Mieko Suzuki & Claudia Rohrmoser, Christian Marclay

Broken Music Vol. 2_Live

 

Friday, May 5, 2023, 8:30pm

 

Mieko Suzuki & Claudia Rohrmoser
Broken Vinyl – audiovisual performance

For their audiovisual performance Broken Vinyl, visual artist Claudia Rohrmoser and sound artist Mieko Suzuki take vinyl as their common ground in order to explore the reciprocal influences of sound and image. For her sounds, Mieko Suzuki utilizes broken, or prepared records, turntables, effects pedals, and various props. Always aiming for unexpected sonic moments, she creates dynamic, slowly evolving, bass-driven sound textures rooted in both advanced electronic music and the noise scene. Claudia Rohrmoser transforms images of Mieko’s “taped” records and vinyl fragments into a lucid visual universe.
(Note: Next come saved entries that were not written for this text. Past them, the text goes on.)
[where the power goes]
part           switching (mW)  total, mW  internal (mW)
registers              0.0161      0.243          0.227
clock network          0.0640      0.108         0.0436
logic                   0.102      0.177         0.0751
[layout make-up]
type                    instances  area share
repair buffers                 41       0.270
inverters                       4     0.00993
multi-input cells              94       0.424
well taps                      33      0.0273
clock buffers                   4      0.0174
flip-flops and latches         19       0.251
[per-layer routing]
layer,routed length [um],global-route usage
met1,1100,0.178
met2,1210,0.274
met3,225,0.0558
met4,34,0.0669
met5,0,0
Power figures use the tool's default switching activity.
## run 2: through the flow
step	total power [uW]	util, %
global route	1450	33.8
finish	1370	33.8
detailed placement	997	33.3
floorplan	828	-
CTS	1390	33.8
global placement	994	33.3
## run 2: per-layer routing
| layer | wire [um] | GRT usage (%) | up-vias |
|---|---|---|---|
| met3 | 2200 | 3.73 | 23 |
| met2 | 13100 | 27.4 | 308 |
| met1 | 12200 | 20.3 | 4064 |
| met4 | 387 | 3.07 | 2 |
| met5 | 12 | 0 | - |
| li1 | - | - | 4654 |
<file path="src/rtl/vec_elem_seq.sv">
`default_nettype none
// ============================================================================
// Module   : vec_elem_seq
// Brief    : Splits a vector op into per-element micro-ops (VLEN=64) and holds
//            the vl/vtype CSRs. Optional counter: define VSEQ_PERF_CNT_EN.
// Revision : 1.0 - initial release
// ============================================================================
module vec_elem_seq (
    input  logic        clk,
    input  logic        rst_n,
    input  logic        cfg_wen,
    input  logic [6:0]  cfg_vl,
    input  logic [6:0]  cfg_vtype,
    input  logic        op_valid,
    output logic        op_ready,
    input  logic [4:0]  op_vd,
    output logic        el_valid,
    input  logic        el_ready,
    output logic [6:0]  el_idx,
    output logic [2:0]  el_sew,
    output logic [4:0]  el_vreg,
    output logic [2:0]  el_boff,
    output logic        el_last,
    output logic        op_done,
    output logic        op_illegal,
    output logic [6:0]  csr_vl,
    output logic [6:0]  csr_vtype,
    output logic [15:0] perf_elem_cnt
);

    typedef enum logic [1:0] {
        IDLE = 2'd0,
        RUN  = 2'd1,
        DONE = 2'd2
    } state_t;

    state_t      state;
    state_t      state_nxt;
    logic [6:0]  idx;
    logic [4:0]  lat_vd;
    logic [2:0]  lat_sew;
    logic [6:0]  lat_vl;
    logic        illegal;
    logic        pend_valid;
    logic [6:0]  pend_vl;
    logic [6:0]  pend_vtype;
    logic [6:0]  vreg_off;
    logic        el_hs;

    assign el_hs = el_valid && el_ready;

    always_ff @(posedge clk or negedge rst_n) begin
        if (!rst_n) state <= IDLE;
        else        state <= state_nxt;
    end

    always_comb begin
        state_nxt = state;
        op_ready  = 1'b0;
        el_valid  = 1'b0;
        op_done   = 1'b0;
        case (state)
            IDLE: begin
                op_ready = 1'b1;
                if (op_valid)
                    state_nxt = (csr_vtype[6] && (csr_vl != 7'd0)) ? RUN : DONE;
            end
            RUN: begin
                el_valid = 1'b1;
                if (el_ready && el_last) state_nxt = DONE;
            end
            DONE: begin
                op_done   = 1'b1;
                state_nxt = IDLE;
            end
            default: state_nxt = IDLE;
        endcase
    end

    assign op_illegal = op_done && illegal;

    // vl is latched with the op so a cfg write accepted on the same edge as
    // the op cannot move the final element.
    always_ff @(posedge clk or negedge rst_n) begin
        if (!rst_n) begin
            idx     <= 7'd0;
            lat_vd  <= 5'd0;
            lat_sew <= 3'd0;
            lat_vl  <= 7'd0;
            illegal <= 1'b0;
        end else if (state == IDLE && op_valid) begin
            idx     <= 7'd0;
            lat_vd  <= op_vd;
            lat_sew <= csr_vtype[5:3];
            lat_vl  <= csr_vl;
            illegal <= !csr_vtype[6];
        end else if (state == RUN && el_hs && !el_last) begin
            idx <= idx + 7'd1;
        end
    end

    // Writes outside IDLE park in a one-deep buffer, released on the DONE->IDLE edge.
    always_ff @(posedge clk or negedge rst_n) begin
        if (!rst_n) begin
            csr_vl     <= 7'd0;
            csr_vtype  <= 7'd0;
            pend_valid <= 1'b0;
            pend_vl    <= 7'd0;
            pend_vtype <= 7'd0;
        end else if (state == IDLE) begin
            if (cfg_wen) begin
                csr_vl    <= cfg_vl;
                csr_vtype <= cfg_vtype;
            end
        end else if (state == DONE) begin
            if (cfg_wen) begin
                csr_vl    <= cfg_vl;
                csr_vtype <= cfg_vtype;
            end else if (pend_valid) begin
                csr_vl    <= pend_vl;
                csr_vtype <= pend_vtype;
            end
            pend_valid <= 1'b0;
        end else if (cfg_wen) begin
            pend_valid <= 1'b1;
            pend_vl    <= cfg_vl;
            pend_vtype <= cfg_vtype;
        end
    end

    always_comb begin
        vreg_off = idx;
        el_boff  = 3'd0;
        case (lat_sew)
            3'd0: begin vreg_off = idx >> 3; el_boff = idx[2:0];         end
            3'd1: begin vreg_off = idx >> 2; el_boff = {idx[1:0], 1'b0}; end
            3'd2: begin vreg_off = idx >> 1; el_boff = {idx[0], 2'b00};  end
            default: begin vreg_off = idx;   el_boff = 3'd0;             end
        endcase
    end

    assign el_vreg = lat_vd + vreg_off[4:0];
    assign el_idx  = idx;
    assign el_sew  = lat_sew;
    assign el_last = (idx == (lat_vl - 7'd1));

`ifdef VSEQ_PERF_CNT_EN
    logic [15:0] perf_cnt;

    always_ff @(posedge clk or negedge rst_n) begin
        if (!rst_n)     perf_cnt <= 16'd0;
        else if (el_hs) perf_cnt <= perf_cnt + 16'd1;
    end

    assign perf_elem_cnt = perf_cnt;
`else
    assign perf_elem_cnt = 16'd0;
`endif

endmodule
`default_nettype wire

</file>
<file path="config.mk">
export PLATFORM = sky130hd
export DESIGN_NAME = vec_elem_seq
export DESIGN_NICKNAME = d
export VERILOG_FILES = /design/src/rtl/vec_elem_seq.sv
export SDC_FILE = /design/constraint.sdc
export NUM_CORES = 1
export LEC_CHECK = 0
export ABC_AREA = 1
export BUFFER_PORTS_ARGS = -buffer_cell sky130_fd_sc_hd__buf_4
export CAP_MARGIN = 20
export CORE_UTILIZATION = 40
export DETAILED_ROUTE_END_ITERATION = 12
export HOLD_SLACK_MARGIN = 0.1
export PLACE_DENSITY = 0.73
export SLEW_MARGIN = 40
export SYNTH_ARGS = -nofsm -noshare
export SYNTH_HDL_FRONTEND = slang
export SYNTH_SLANG_ARGS = --single-unit
</file>
<file path="constraint.sdc">
create_clock -name clk -period 6.1 [get_ports clk]
set_clock_uncertainty 0.2 [all_clocks]
set_input_delay 0.61 -clock clk [delete_from_list [all_inputs] [get_ports clk]]
set_output_delay 0.61 -clock clk [all_outputs]
set_load 0.02 [all_outputs]
</file>
Word level (Yosys, flattened, before mapping)
Index checks and enable logic that the tools add are counted.
{"block": "totals", "input_bits": 24, "output_inout_bits": 53, "word_cells": 67, "reg_bits": 54}
{"block": "op_classes", "n_reduce_logical": 19, "n_eq_ne": 9, "bitwise_logic": 2, "muxes": 23, "add_sub_neg": 3}
{"op": "$mux W7", "n": 12}
{"op": "$pmux W5 S3", "n": 1}
{"op": "$pmux W3 S3", "n": 1}
{"op": "$add A7 B1 Y7 const B", "n": 1}
{"op": "$eq A7 B7 Y1", "n": 1}
{"op": "$logic_and A1 B1 Y1", "n": 7}
{"op": "$reduce_bool A7 Y1", "n": 1}
{"op": "$sub A7 B1 Y7 const B", "n": 1}
{"op": "$mux W2", "n": 3}
{"op": "$ne A2 B2 Y1 const B", "n": 3}
{"op": "$reduce_and A3 Y1", "n": 2}
{"op": "$reduce_bool A2 Y1", "n": 3}
{"op": "$add A5 B5 Y5", "n": 1}
{"op": "$mux W1", "n": 5}
{"op": "$pmux W2 S2", "n": 1}
{"op": "$reduce_and A2 Y1", "n": 2}
{"op": "$eq A3 B1 Y1 const B", "n": 1}
{"op": "$eq A3 B2 Y1 const B", "n": 1}
{"op": "$logic_not A3 Y1", "n": 1}
{"op": "$ne A3 B3 Y1 const B", "n": 1}
{"op": "$eq A2 B1 Y1 const B", "n": 1}
{"op": "$eq A2 B2 Y1 const B", "n": 1}
{"op": "$logic_not A1 Y1", "n": 2}
{"op": "$logic_not A2 Y1", "n": 1}
{"op": "$not A1 Y1", "n": 2}

Longest topological paths before layout
{"block": "logic_depth", "word_depth": 7, "depth_mapped": 13, "mapped_depth_nobuf": 12}

Worst setup path after synthesis
No wires, ideal clock.
{"block": "synth_path", "path_type": "reg2out", "start": "register lat_sew[0], in the netlist el_sew[0]", "end": "output port el_vreg[4]", "stages_incl_launch_ff": 13, "required_ns": 5.290, "setup_slack_ns": 2.813, "path_buffers": 1, "t_arrival_ns": 2.477, "path_cell_list": "dfrtp_1 > buf_6 > nor2_1 > nor2_1 > inv_1 > o21ai_0 > inv_1 > ha_1 > fa_1 > nand3_1 > nand2_1 > xor2_1 > xor2_1"}
{"block": "synth_between", "elab_chain_cells": 3, "elab_cells_between_ends": 5, "classes_between": "add/sub (1); eq/ne (2); mux (1); reduce/logical (1)"}
{"element": "from (decl)", "line_no": "41", "rtl": "logic [2:0] lat_sew;"}
{"element": "from (signal assigned)", "line_no": "94", "rtl": "lat_sew <= csr_vtype[5:3];"}
{"element": "$eq A3 B2 Y1, or another cell as far along", "line_no": "134", "rtl": "case (lat_sew)"}
{"element": "$pmux W5 S3 (*)", "line_no": "134"}
{"element": "$add A5 B5 Y5 (*)", "line_no": "142", "rtl": "assign el_vreg = lat_vd + vreg_off[4:0];"}
{"element": "to (decl)", "line_no": "21", "rtl": "output logic [4:0] el_vreg,"}
Every way passes the cells marked *; elsewhere a longest branch is shown, timed or not.

Worst setup path in the final report
Ends and elaborated chain as after synthesis.

==> reports/qor.yml <==
yosys:
  yosys.area_share.adder: 0.0305
  synth_cell_types: 34
  netlist_instances: 401
  synth_top_family_by_area: "simple AND/OR/NAND/NOR gates"
  synthTopCellsByArea: "dfrtp_1 (43%), nand2_1 (12%), o21ai_0 (7.4%)"
  synthSimpleGateAreaFrac: 0.213
  seq_area_frac_synth: 0.433
  yosysTopAreaCellShare: 0.433
  synth-seq-cells: 54
  synth_xor_area_frac: 0.0309
  synth_edf_count: 0
  syn_area_um2: 3120
  ys_warn_count: 0
  avgSynthCellArea_um2: 7.78
  synth_top_area_cell: "dfrtp_1"
  async_flop_share: 1.00
  synth.area.mux_share: 0
  synthFlopType: "dfrtp_1"
  synth_compound_area_frac: 0.154
timing:
  worst_slew_pin_slew_ps: 768
  rsz0062_at_grt: "no"
  setup_tns_ps: 0
  drv_slew: 0
  fmax_ghz: 0.273
  hold_viol: 0
  period_needed_ps: 3660
  timing.hold.ws_ps: 136
  finalCritPeriodShare: 0.600
  maxSlewHeadroom: 0.487
  setup_viol: 0
floorplan:
  core_um2: 7410
  rows: 31
  start_util: 0.421
  die_w_um: 90.3
  die-area_um2: 8160
  io_pins: 77
  die_h_um: 90.3
power_and_ir_drop:
  switching_share: 0.465
  peakVddDrop_mv: 0.261
  power.leakage_nw: 1.99
  power_density_nw_per_um2: 523
  combPwrFrac: 0.534
  intPower_mw: 1.03
  p_sw_mw: 0.896
  seqPwrFrac: 0.337
  clock_power_share: 0.129
cells_and_area:
  final_cells: 552
  fin_util: 0.497
  nFillCells: 757
  n_antenna_cell: 0
  fin_area_um2: 3680
  multi_input_area_um2: 1410
  synthToLayoutAreaGrowth_pct: 18.0
  drive_above_1_share: 0.179
  final_nets: 483
  seqCellArea_um2: 1350
placed_design:
  dp_hpwl_mm: 4.97
  gp_congestion: 0.811
  place_area_um2: 3570
  numPortBuffers: 60
  place_inst: 544
cts:
  ctsHoldBuffers: 0
  cts_resized: 0
  clk_pin_slew_ps: 100
  cts_tree: "done"
  post-cts-setup-buffer-count: 0
  cts_max_level: 2
  cts.sinks: 54
  clk_latency_ps: 310
  cts_buffers: 5
  root_buffer: "clkbuf_8"
  max-clock-path-buffers: 2
drt:
  drtIter0Drc: 153
  routed_wl_mm: 6.69
  drtPass1Iterations: 4
  num_vias: 2658
  drc_errors: 0
  ant_nets: 0
  via_per_inst: 4.82
  wl_per_cell_um: 12.1
grt:
  grt_pass1_wl_mm: 11.6
  grt_pass1_vias: 2490
  grt_max_degree: 55
  overflow: 0
  grt_usage: 0.171
  antenna_found_initial: 0
setup_path:
  critPathArrivalTime_ps: 2850
  r2r-start: "lat_vl[0]$_DFFE_PN0P_"
  crit_start: "el_sew[0]$_DFFE_PN0P_"
  cp-start-kind: "register"
  cp-endpoint: "el_vreg[4]"
  path_class: "reg -> out"
  critPathRequiredTime_ps: 5290
  worst_r2r_endpoint: "state[0]$_DFFE_PN0P_"
  r2r_setup_slack_ps: 4100
  crit_path_end_kind: "output pin"
  path_max_fanout: 9
  reg2reg_depth: 10
outcome:
  status: "complete, no violations"
hold_path:
  hold_path_class: "in -> async"
flow_run:
  drv_cap: 0
[synthesized netlist by cell type (2+ instances only)]
cell type	n
o211ai_1	18
nand2_2	3
buf_2	6
nand4_1	7
o21ai_2	2
nor2_2	2
xor2_1	10
nand2_1	103
buf_6	2
nand3_1	21
ha_1	6
clkbuf_1	5
inv_1	58
o21ai_0	46
a21oi_1	7
nor2_1	15
buf_4	17
dfrtp_1	54
nor3_1	3
clkbuf_2	2
[power groups by stage]
stage               combinational, mW  clock (mW)  sequential, mW
finish                           1.03       0.248           0.649
CTS                              1.04       0.257           0.649
detailed placement               1.03           0           0.656
floorplan                       0.663           0           0.686
global placement                 1.01           0           0.643
global route                     1.16       0.269           0.669
[worst max-delay path, stage by stage (launching register included)]
cell,delay (ps)
dfrtp_1,510
nor2_1,110
nor2_1,330
inv_1,130
o21ai_0,160
inv_1,60
ha_1,210
fa_1,410
nand3_1,90
nand2_1,60
xor2_1,150
xor2_1,160
buf_4,170
[how the worst min path moves through the flow]
| stage | end | cells after the start |
|---|---|---|
| 2_1_floorplan | csr_vl[0]$_DFFE_PN0P_ | 0 |
| 3_3_place_gp | illegal$_DFFE_PN0P_ | 2 |
| 3_5_place_dp | pend_vl[6]$_DFFE_PN0P_ | 2 |
| 4_1_cts | lat_vd[1]$_DFFE_PN0P_ | 1 |
| 5_1_grt | lat_vd[2]$_DFFE_PN0P_ | 1 |
| 6_report | lat_vd[1]$_DFFE_PN0P_ | 1 |
[layer usage]
layer	track usage	share of wire	wire, µm
met5	0	0	0
met4	0.0349	0.0043	29
met3	0.0345	0.058	391
met2	0.290	0.47	3150
met1	0.226	0.47	3120
[kinds of logic after synthesis]
family                   Yosys count
AND/OR/NAND/NOR                  157
other                              1
XOR/XNOR                          11
buffers and inverters             91
AO/OA/AOI/OAI                     80
flip-flops                        54
adder cells (fa/ha/maj)            7
[stage by stage]
stage / total power [mW] / setup WS (ps)
floorplan: 1.35 / 2810
global placement: 1.65 / 2900
detailed placement: 1.69 / 2800
CTS: 1.94 / 2440
global route: 2.10 / 2200
finish: 1.93 / 2440
[cell usage in the layout (no fill, tap or decap), types with 2 or more instances in the layout]
master    count
buf_4        61
nand2_2       3
o21ai_0      46
nand2_1     103
nand3_1      21
ha_1          6
nor3_1        3
nor2_1       15
dfrtp_1      54
o211ai_1     18
nand4_1       7
nor2_2        2
o21ai_4       2
inv_1        58
a21oi_1       7
xor2_1       10
conb_1       16
clkbuf_8      5
[flip-flops by register name, summed over array words and instances, names as in the netlist, 2 cells and up]
name,count
state,2
el_idx,7
lat_vd,5
pend_vl,7
pend_vtype,7
csr_vl,7
lat_vl,7
csr_vtype,7
el_sew,3
[final cells by class]
type | count | area share
Clock buffer | 5 | 0.0187
Clock inverter | 3 | 0.0129
Timing Repair Buffer | 61 | 0.124
Inverter | 59 | 0.0601
Multi-Input combinational cell | 271 | 0.383
Tap cell | 99 | 0.0336
Sequential cell | 54 | 0.367
Note: power is estimated with default switching activity, not from simulation.
File: config.mk
export PLATFORM = sky130hd
export DESIGN_NAME = acc_writeback
export DESIGN_NICKNAME = d
export VERILOG_FILES = /design/src/rtl/tpu_pkg.sv /design/src/rtl/post_proc.sv /design/src/rtl/acc_writeback.sv
export SDC_FILE = /design/constraint.sdc
export NUM_CORES = 1
export LEC_CHECK = 0
export BUFFER_PORTS_ARGS = -buffer_cell sky130_fd_sc_hd__buf_2
export CORE_UTILIZATION = 57
export CTS_CLUSTER_SIZE = 24
export DETAILED_ROUTE_END_ITERATION = 8
export PLACE_DENSITY = 0.79
export SETUP_SLACK_MARGIN = 0.5
export SYNTH_ARGS = -nofsm -noshare
export SYNTH_HDL_FRONTEND = slang
export SYNTH_SLANG_ARGS = --single-unit
File: constraint.sdc
create_clock -name clk -period 4.1 [get_ports clk]
set_input_delay 0.82 -clock clk [delete_from_list [all_inputs] [get_ports clk]]
set_output_delay 0.82 -clock clk [all_outputs]
set_load 0.005 [all_outputs]
`config.mk`:
```
export PLATFORM = sky130hd
export DESIGN_NAME = dest_ip_filter_table_ctrl
export DESIGN_NICKNAME = d
export VERILOG_FILES = /design/src/rtl/dest_ip_filter_table_ctrl.sv
export SDC_FILE = /design/constraint.sdc
export NUM_CORES = 1
export LEC_CHECK = 0
export CAP_MARGIN = 20
export CORE_MARGIN = 2
export CORE_UTILIZATION = 47
export CTS_CLUSTER_DIAMETER = 200
export DETAILED_ROUTE_END_ITERATION = 8
export GPL_ROUTABILITY_DRIVEN = 0
export PLACE_DENSITY = 0.84
export SLEW_MARGIN = 40
export SYNTH_ARGS = -nofsm -noshare
export SYNTH_HDL_FRONTEND = slang
export SYNTH_SLANG_ARGS = --single-unit
```
`constraint.sdc`:
```
create_clock -name clk -period 2.4 [get_ports clk]
set_clock_uncertainty 0.05 [all_clocks]
set_input_delay 0.24 -clock clk [delete_from_list [all_inputs] [get_ports clk]]
set_output_delay 0.24 -clock clk [all_outputs]
set_load 0.01 [all_outputs]
```
===== src/rtl/framebuf_pingpong_arbiter_pkg.sv =====
// Shared definitions for the ping-pong frame-buffer arbiter: state encoding and default widths.
package framebuf_pingpong_arbiter_pkg;

  localparam int unsigned FB_ADDR_WIDTH = 19;
  localparam int unsigned FB_DROP_WIDTH = 8;

  typedef enum logic [1:0] {
    CLEAR     = 2'd0,
    WRITE     = 2'd1,
    WAIT_SWAP = 2'd2
  } fb_state_e;

endpackage


===== src/rtl/framebuf_pingpong_arbiter_bank_port_mux.sv =====
// Steers the write-side and read-side accesses onto the two BRAM ports according to writeBank.
module framebuf_pingpong_arbiter_bank_port_mux
  import framebuf_pingpong_arbiter_pkg::*;
#(
  parameter int unsigned ADDR_WIDTH = FB_ADDR_WIDTH
) (
  input  logic                  writeBank,
  input  logic                  wrWe,
  input  logic [ADDR_WIDTH-1:0] wrAddrSel,
  input  logic                  wrDataSel,
  input  logic [ADDR_WIDTH-1:0] rdAddr,
  input  logic                  RD0,
  input  logic                  RD1,
  output logic                  WE0,
  output logic                  WE1,
  output logic [ADDR_WIDTH-1:0] addrB0,
  output logic [ADDR_WIDTH-1:0] addrB1,
  output logic                  WD,
  output logic                  rdData
);

  // The read bank never sees a write strobe.
  always_comb begin
    WE0    = 1'b0;
    WE1    = 1'b0;
    addrB0 = rdAddr;
    addrB1 = rdAddr;
    WD     = wrDataSel;
    rdData = writeBank ? RD0 : RD1;
    if (writeBank) begin
      WE1    = wrWe;
      addrB1 = wrAddrSel;
    end else begin
      WE0    = wrWe;
      addrB0 = wrAddrSel;
    end
  end

endmodule


===== src/rtl/framebuf_pingpong_arbiter.sv =====
// Ping-pong frame-buffer arbiter: clears the write bank, opens it to the writer, and swaps
// bank roles at a reader frame start once the writer has finished its frame.
module framebuf_pingpong_arbiter
  import framebuf_pingpong_arbiter_pkg::*;
#(
  parameter int unsigned ADDR_WIDTH = FB_ADDR_WIDTH,
  parameter int unsigned DROP_W     = FB_DROP_WIDTH
) (
  input  logic                  TMDSclk,
  input  logic                  rst,
  input  logic [ADDR_WIDTH-1:0] frameSize,
  input  logic                  wrEn,
  input  logic [ADDR_WIDTH-1:0] wrAddr,
  input  logic                  wrData,
  input  logic                  wrFrameDone,
  output logic                  wrReady,
  input  logic [ADDR_WIDTH-1:0] rdAddr,
  input  logic                  rdFrameStart,
  output logic                  rdData,
  output logic                  WE0,
  output logic                  WE1,
  output logic [ADDR_WIDTH-1:0] addrB0,
  output logic [ADDR_WIDTH-1:0] addrB1,
  output logic                  WD,
  input  logic                  RD0,
  input  logic                  RD1,
  output logic                  writeBank,
  output logic [DROP_W-1:0]     dropCount
);

  fb_state_e             state_q, state_d;
  logic                  bank_q, bank_d;
  logic [ADDR_WIDTH-1:0] clr_addr_q, clr_addr_d;
  logic [DROP_W-1:0]     drop_q, drop_d;
  logic                  ready_q;

  logic [ADDR_WIDTH-1:0] clr_last_c;
  logic                  wr_we_c;
  logic [ADDR_WIDTH-1:0] wr_addr_c;
  logic                  wr_data_c;

  // Last clear address; a zero frame size behaves as a one-pixel frame.
  assign clr_last_c = (frameSize == '0) ? '0 : frameSize - ADDR_WIDTH'(1);

  always_ff @(posedge TMDSclk) begin
    if (rst) begin
      state_q    <= CLEAR;
      bank_q     <= 1'b0;
      clr_addr_q <= '0;
      drop_q     <= '0;
      ready_q    <= 1'b0;
    end else begin
      state_q    <= state_d;
      bank_q     <= bank_d;
      clr_addr_q <= clr_addr_d;
      drop_q     <= drop_d;
      ready_q    <= (state_d == WRITE);
    end
  end

  always_comb begin
    state_d    = state_q;
    bank_d     = bank_q;
    clr_addr_d = clr_addr_q;
    drop_d     = drop_q;
    wr_we_c    = 1'b0;
    wr_addr_c  = wrAddr;
    wr_data_c  = 1'b0;

    unique case (state_q)
      CLEAR: begin
        wr_we_c   = 1'b1;
        wr_addr_c = clr_addr_q;
        if (clr_addr_q == clr_last_c) begin
          clr_addr_d = '0;
          state_d    = WRITE;
        end else begin
          clr_addr_d = clr_addr_q + ADDR_WIDTH'(1);
        end
        if (rdFrameStart && (drop_q != '1)) drop_d = drop_q + DROP_W'(1);
      end
      WRITE: begin
        wr_we_c   = wrEn;
        wr_data_c = wrData;
        if (wrFrameDone) begin
          // A coincident reader frame start swaps immediately instead of waiting.
          if (rdFrameStart) begin
            bank_d     = ~bank_q;
            clr_addr_d = '0;
            state_d    = CLEAR;
          end else begin
            state_d = WAIT_SWAP;
          end
        end else if (rdFrameStart && (drop_q != '1)) begin
          drop_d = drop_q + DROP_W'(1);
        end
      end
      WAIT_SWAP: begin
        if (rdFrameStart) begin
          bank_d     = ~bank_q;
          clr_addr_d = '0;
          state_d    = CLEAR;
        end
      end
      default: begin
        state_d    = CLEAR;
        clr_addr_d = '0;
      end
    endcase

    // No BRAM write may land while reset is being applied.
    if (rst) wr_we_c = 1'b0;
  end

  framebuf_pingpong_arbiter_bank_port_mux #(
    .ADDR_WIDTH (ADDR_WIDTH)
  ) u_bank_port_mux (
    .writeBank (bank_q),
    .wrWe      (wr_we_c),
    .wrAddrSel (wr_addr_c),
    .wrDataSel (wr_data_c),
    .rdAddr    (rdAddr),
    .RD0       (RD0),
    .RD1       (RD1),
    .WE0       (WE0),
    .WE1       (WE1),
    .addrB0    (addrB0),
    .addrB1    (addrB1),
    .WD        (WD),
    .rdData    (rdData)
  );

  assign wrReady   = ready_q;
  assign writeBank = bank_q;
  assign dropCount = drop_q;

endmodule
She explores the characteristics of the specific forms and surface structures of the vinyl, generating from these dynamic virtual spaces. The animations are created by spinning digital images at different speeds – just like vinyl spinning on a turntable. (Photo: Noam Gorbat)

 

Christian Marclay
Record Players (1982) – ensemble performance with records
Performer: Audrey Chen, Anna Clementi, Werner Durand, Mazen Kerbaj, Chico Mello, David Moss, Andrea Neumann, Natalia Pschenitschnikova, Michael Vorfeld, Ute Wassermann, Christina Wheeler

The medium of the record, in all its various appearances, stands at the center of the early work by Swiss-American artist and musician Christian Marclay. With his actionist, Fluxus-inspired performances in the late 1970s, as well as his later record-objects and vinyl and CD installations, Marclay is among the most significant pioneers of “turntablism” – the art of playing with records. Vinyl and shellacs (purchased for the most part at second-hand shops) and other objects that can be played with record needles were manipulated, assembled, mixed, misused, fractured, and glued back together. With the help of up to six and sometimes more commercially available turntables, he deconstructs the myths and fetishes propagated through everyday culture and the entertainment industry by way of records and sound transmission devices, in a manner at once highly musical, ironic, and radical. Concluding the Broken Music Vol. 2_Live performance series, this acoustic performance, featuring an ensemble of performers from the Berlin scene, is a re-enactment of Record Players, first performed in New York at The Kitchen in 1982. (Photo: Paula Court)

Of his performances with records Marclay has said: “I act against the fragility of the record in order to free the music from its captivity”.